Management of PIC-related choroidal neovascular membrane is a diagnostic and therapeutic challenge. In a minority of the cases, the choroidal neovascular membrane resolved spontaneously(3); however, the problem could worsen since the pathology is often bilateral and usually occurs in young active patients. Due to the rarity of these cases, our current understanding of PIC comes from relatively small case series, and there is a paucity of evidence on which to base the treatment strategies.

Multiple therapeutic strategies have been used, with varying success, including corticosteroids (8-10) interferon ß-1a,(11) subretinal surgery,(12) photodynamic therapy,(13) and, more recently, anti–vascular endothelial growth factor (anti-VEGF).(7,14-16)
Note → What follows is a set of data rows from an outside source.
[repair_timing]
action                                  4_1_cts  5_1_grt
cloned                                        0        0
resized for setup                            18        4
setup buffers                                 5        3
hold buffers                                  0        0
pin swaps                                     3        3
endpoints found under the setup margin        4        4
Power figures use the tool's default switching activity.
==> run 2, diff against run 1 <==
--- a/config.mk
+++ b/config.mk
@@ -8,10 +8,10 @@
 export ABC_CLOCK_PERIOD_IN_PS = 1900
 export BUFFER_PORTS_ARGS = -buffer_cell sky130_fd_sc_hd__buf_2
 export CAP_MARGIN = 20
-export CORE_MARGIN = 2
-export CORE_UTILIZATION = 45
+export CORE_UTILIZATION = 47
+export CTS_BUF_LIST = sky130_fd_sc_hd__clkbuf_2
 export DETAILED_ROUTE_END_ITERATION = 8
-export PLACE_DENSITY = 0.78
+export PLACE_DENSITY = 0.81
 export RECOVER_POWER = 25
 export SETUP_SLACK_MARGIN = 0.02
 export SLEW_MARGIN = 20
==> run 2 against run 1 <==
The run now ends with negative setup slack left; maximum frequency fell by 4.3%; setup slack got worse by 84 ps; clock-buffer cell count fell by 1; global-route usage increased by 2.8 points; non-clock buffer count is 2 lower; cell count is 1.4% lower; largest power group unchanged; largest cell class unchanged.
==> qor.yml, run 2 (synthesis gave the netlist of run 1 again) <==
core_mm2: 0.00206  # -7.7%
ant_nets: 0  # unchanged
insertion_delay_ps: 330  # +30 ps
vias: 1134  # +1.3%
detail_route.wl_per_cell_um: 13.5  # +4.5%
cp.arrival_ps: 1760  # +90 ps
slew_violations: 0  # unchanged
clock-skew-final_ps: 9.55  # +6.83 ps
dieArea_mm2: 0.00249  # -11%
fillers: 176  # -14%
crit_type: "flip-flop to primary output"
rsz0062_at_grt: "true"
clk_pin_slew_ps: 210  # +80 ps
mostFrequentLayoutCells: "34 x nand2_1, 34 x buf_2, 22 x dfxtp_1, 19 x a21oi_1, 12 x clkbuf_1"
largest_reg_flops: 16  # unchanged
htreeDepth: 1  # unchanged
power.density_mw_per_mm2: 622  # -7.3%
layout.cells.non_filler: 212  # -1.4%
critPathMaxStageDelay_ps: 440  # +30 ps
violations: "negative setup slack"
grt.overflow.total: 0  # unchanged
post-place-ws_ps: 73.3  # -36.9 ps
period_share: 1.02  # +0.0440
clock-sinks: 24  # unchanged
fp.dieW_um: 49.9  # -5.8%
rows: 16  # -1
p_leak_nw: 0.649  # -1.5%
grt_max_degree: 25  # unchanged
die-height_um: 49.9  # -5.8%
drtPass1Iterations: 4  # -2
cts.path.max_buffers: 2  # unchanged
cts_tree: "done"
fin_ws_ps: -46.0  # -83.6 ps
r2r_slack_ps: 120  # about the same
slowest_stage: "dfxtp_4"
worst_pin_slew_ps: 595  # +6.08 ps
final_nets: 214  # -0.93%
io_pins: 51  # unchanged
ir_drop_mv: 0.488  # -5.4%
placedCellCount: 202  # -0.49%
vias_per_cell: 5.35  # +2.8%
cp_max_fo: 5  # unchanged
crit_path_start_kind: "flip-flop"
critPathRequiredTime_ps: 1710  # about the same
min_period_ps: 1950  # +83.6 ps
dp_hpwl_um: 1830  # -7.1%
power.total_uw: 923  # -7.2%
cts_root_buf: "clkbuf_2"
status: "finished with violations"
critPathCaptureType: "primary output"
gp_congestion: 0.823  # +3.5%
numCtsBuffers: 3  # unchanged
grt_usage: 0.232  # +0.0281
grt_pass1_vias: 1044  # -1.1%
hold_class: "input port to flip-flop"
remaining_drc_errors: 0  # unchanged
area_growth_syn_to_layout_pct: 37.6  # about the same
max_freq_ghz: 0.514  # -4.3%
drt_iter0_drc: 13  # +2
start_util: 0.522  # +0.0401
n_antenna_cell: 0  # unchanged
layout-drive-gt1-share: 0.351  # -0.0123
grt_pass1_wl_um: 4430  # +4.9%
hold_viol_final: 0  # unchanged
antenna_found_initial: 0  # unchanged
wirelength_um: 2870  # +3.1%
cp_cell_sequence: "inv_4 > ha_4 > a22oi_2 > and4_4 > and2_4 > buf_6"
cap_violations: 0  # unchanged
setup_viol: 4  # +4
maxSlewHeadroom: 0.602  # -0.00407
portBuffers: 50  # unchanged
Essex et al, in the largest series of patients diagnosed with PIC, reported a total of 153 eyes of 117 patients with PIC-related choroidal neovascular membranes; 26% of those eyes had a final visual acuity of less than 1/10.(2) The final outcome was similar in all groups with choroidal neovascular membrane, regardless of the treatment; however, in this series none of the patients were treated with anti-VEGF agents.
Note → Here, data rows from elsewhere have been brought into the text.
$ cat config.mk
export PLATFORM = sky130hd
export DESIGN_NAME = irda_fir_flag_det
export DESIGN_NICKNAME = d
export VERILOG_FILES = /design/src/rtl/irda_fir_flag_det.sv
export SDC_FILE = /design/constraint.sdc
export NUM_CORES = 1
export LEC_CHECK = 0
export ABC_AREA = 1
export ABC_CLOCK_PERIOD_IN_PS = 2500
export BUFFER_PORTS_ARGS = -buffer_cell sky130_fd_sc_hd__buf_2
export CAP_MARGIN = 20
export CORE_ASPECT_RATIO = 1.5
export CORE_MARGIN = 2
export CORE_UTILIZATION = 35
export DETAILED_ROUTE_END_ITERATION = 8
export PLACE_DENSITY = 0.51
export SLEW_MARGIN = 10
export SYNTH_ARGS = -nofsm -noshare
export SYNTH_HDL_FRONTEND = slang
export SYNTH_SLANG_ARGS = --single-unit
$ cat constraint.sdc
create_clock -name clk -period 2.5 [get_ports clk]
set_input_delay 0.5 -clock clk [delete_from_list [all_inputs] [get_ports clk]]
set_output_delay 0.5 -clock clk [all_outputs]
set_load 0.02 [all_outputs]
$ cat src/rtl/irda_fir_flag_det.sv
// IrDA FIR (4PPM) flag detector: tracks PA preamble, STA and STO flags on a
// 32-chip sliding window and decodes data symbols between STA and STO.
module irda_fir_flag_det #(
  parameter int unsigned PA_MIN = 4
) (
  input  logic       clk,
  input  logic       wb_rst_n,
  input  logic       fir_rx8_enable,
  input  logic       rx_chip,
  input  logic       det_enable,
  output logic       pa_det,
  output logic [3:0] pa_count,
  output logic       sta_det,
  output logic       sto_det,
  output logic       frame_active,
  output logic       sym_valid,
  output logic [1:0] sym_data,
  output logic       sym_err
);

  localparam logic [15:0] PA_PAT   = 16'h80A8;
  localparam logic [31:0] STA_PAT  = 32'h0C0C_6060;
  localparam logic [31:0] STO_PAT  = 32'h0C0C_0606;
  localparam logic [3:0]  PA_MIN_C = 4'(PA_MIN);

  typedef enum logic [1:0] {HUNT, PREAMBLE, FRAME} state_e;

  state_e      state_q, state_d;
  logic [31:0] window_q, window_d;
  logic [5:0]  fill_q, fill_d;       // chips seen since reset, saturating at 32
  logic [5:0]  gap_q, gap_d;
  logic [4:0]  sym_cnt_q, sym_cnt_d;
  logic [3:0]  pa_count_q, pa_count_d;
  logic        frame_active_q, frame_active_d;
  logic        pa_det_q, pa_det_d;
  logic        sta_det_q, sta_det_d;
  logic        sto_det_q, sto_det_d;
  logic        sym_valid_q, sym_valid_d;
  logic [1:0]  sym_data_q, sym_data_d;
  logic        sym_err_q, sym_err_d;

  logic        pa_hit, sta_hit, sto_hit;
  logic [1:0]  dec_data;
  logic        dec_err;

  // NOTE: every always_comb output is given a default first, so no path can infer a latch.
  always_comb begin
    window_d = window_q;
    fill_d   = fill_q;
    if (fir_rx8_enable) begin
      window_d = {window_q[30:0], rx_chip};
      if (fill_q != 6'd32) fill_d = fill_q + 6'd1;
    end
  end

  // Flags are judged on the window as it stands after this strobe's chip.
  assign pa_hit  = fir_rx8_enable && (fill_d >= 6'd16) && (window_d[15:0] == PA_PAT);
  assign sta_hit = fir_rx8_enable && (fill_d == 6'd32) && (window_d == STA_PAT);
  assign sto_hit = fir_rx8_enable && (fill_d == 6'd32) && (window_d == STO_PAT);

  always_comb begin
    dec_data = 2'b00;
    dec_err  = 1'b0;
    case (window_d[31:28])
      4'b1000: dec_data = 2'b00;
      4'b0100: dec_data = 2'b01;
      4'b0010: dec_data = 2'b10;
      4'b0001: dec_data = 2'b11;
      default: dec_err  = 1'b1;
    endcase
  end

  always_comb begin
    state_d        = state_q;
    gap_d          = gap_q;
    sym_cnt_d      = sym_cnt_q;
    pa_count_d     = pa_count_q;
    frame_active_d = frame_active_q;
    pa_det_d       = 1'b0;
    sta_det_d      = 1'b0;
    sto_det_d      = 1'b0;
    sym_valid_d    = 1'b0;
    sym_data_d     = 2'b00;
    sym_err_d      = 1'b0;

    if (!det_enable) begin
      state_d        = HUNT;
      gap_d          = '0;
      sym_cnt_d      = '0;
      pa_count_d     = '0;
      frame_active_d = 1'b0;
    end else if (fir_rx8_enable) begin
      case (state_q)
        HUNT: begin
          if (pa_hit) begin
            state_d    = PREAMBLE;
            pa_count_d = 4'd1;
            pa_det_d   = 1'b1;
            gap_d      = '0;
          end
        end
        PREAMBLE: begin
          if (sta_hit && (pa_count_q >= PA_MIN_C)) begin
            state_d        = FRAME;
            sta_det_d      = 1'b1;
            frame_active_d = 1'b1;
            pa_count_d     = '0;
            sym_cnt_d      = '0;
            gap_d          = '0;
          end else if (pa_hit) begin
            pa_det_d = 1'b1;
            gap_d    = '0;
            if (pa_count_q != 4'd15) pa_count_d = pa_count_q + 4'd1;
          end else if (gap_q == 6'd32) begin
            state_d    = HUNT;
            pa_count_d = '0;
            gap_d      = '0;
          end else begin
            gap_d = gap_q + 6'd1;
          end
        end
        FRAME: begin
          if (sto_hit) begin
            state_d        = HUNT;
            sto_det_d      = 1'b1;
            frame_active_d = 1'b0;
            sym_cnt_d      = '0;
          end else if (sym_cnt_q == 5'd31) begin
            // Symbols lag 32 chips so a trailing STO is never emitted as data.
            sym_valid_d = 1'b1;
            sym_data_d  = dec_data;
            sym_err_d   = dec_err;
            sym_cnt_d   = 5'd28;
          end else begin
            sym_cnt_d = sym_cnt_q + 5'd1;
          end
        end
        default: state_d = HUNT;
      endcase
    end
  end

  // NOTE: sequential state uses non-blocking assignments so all flops update together.
  always_ff @(posedge clk or negedge wb_rst_n) begin
    if (!wb_rst_n) begin
      state_q        <= HUNT;
      window_q       <= '0;
      fill_q         <= '0;
      gap_q          <= '0;
      sym_cnt_q      <= '0;
      pa_count_q     <= '0;
      frame_active_q <= 1'b0;
      pa_det_q       <= 1'b0;
      sta_det_q      <= 1'b0;
      sto_det_q      <= 1'b0;
      sym_valid_q    <= 1'b0;
      sym_data_q     <= 2'b00;
      sym_err_q      <= 1'b0;
    end else begin
      state_q        <= state_d;
      window_q       <= window_d;
      fill_q         <= fill_d;
      gap_q          <= gap_d;
      sym_cnt_q      <= sym_cnt_d;
      pa_count_q     <= pa_count_d;
      frame_active_q <= frame_active_d;
      pa_det_q       <= pa_det_d;
      sta_det_q      <= sta_det_d;
      sto_det_q      <= sto_det_d;
      sym_valid_q    <= sym_valid_d;
      sym_data_q     <= sym_data_d;
      sym_err_q      <= sym_err_d;
    end
  end

  assign pa_det       = pa_det_q;
  assign pa_count     = pa_count_q;
  assign sta_det      = sta_det_q;
  assign sto_det      = sto_det_q;
  assign frame_active = frame_active_q;
  assign sym_valid    = sym_valid_q;
  assign sym_data     = sym_data_q;
  assign sym_err      = sym_err_q;

endmodule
While clinical observations suggest that intravitreal anti-VEGF drugs are effective, the optimal number and frequency of intravitreal injections remains uncertain. Chan et al reported all 4 patients with PIC treated with 3 bevacizumab injections had visual improvement of at least 1 line.(14) According to a report by Kramer et al, a single injection of bevacizumab led to a rapid and lasting resolution of the choroidal neovascularization in a patient with PIC.(16) Menezo et al reported 9 of 10 patients having benefited from a mean of 1.9 injections of ranibizumab per eye.(7) Cornish et al reported 9 eyes with PIC-related choroidal neovascular membrane that responded to anti-VEGF treatment, with a mean of 2.34 injections per year.(17) In this series, there was a reduction of the subretinal fluid on OCT and a visual gain of 0.23 logMAR units.

In our patient, 2 injections of intravitreal ranibizumab resulted in complete and long-lasting visual and anatomic improvement in an eye with diagnosis of PIC-related choroidal neovascular membrane. The present case report supports the effectiveness of intravitreal antiangiogenic drugs as a primary treatment of PIC-related choroidal neovascular membrane; however, long-term follow-up is needed since there is a risk of recurrence of the choroidal neovascular membrane. Further prospective controlled studies and additional data are needed to establish the visual benefit, the long-term safety, and the optimal efficacy regimen of ranibizumab for PIC-related choroidal neovascular membrane.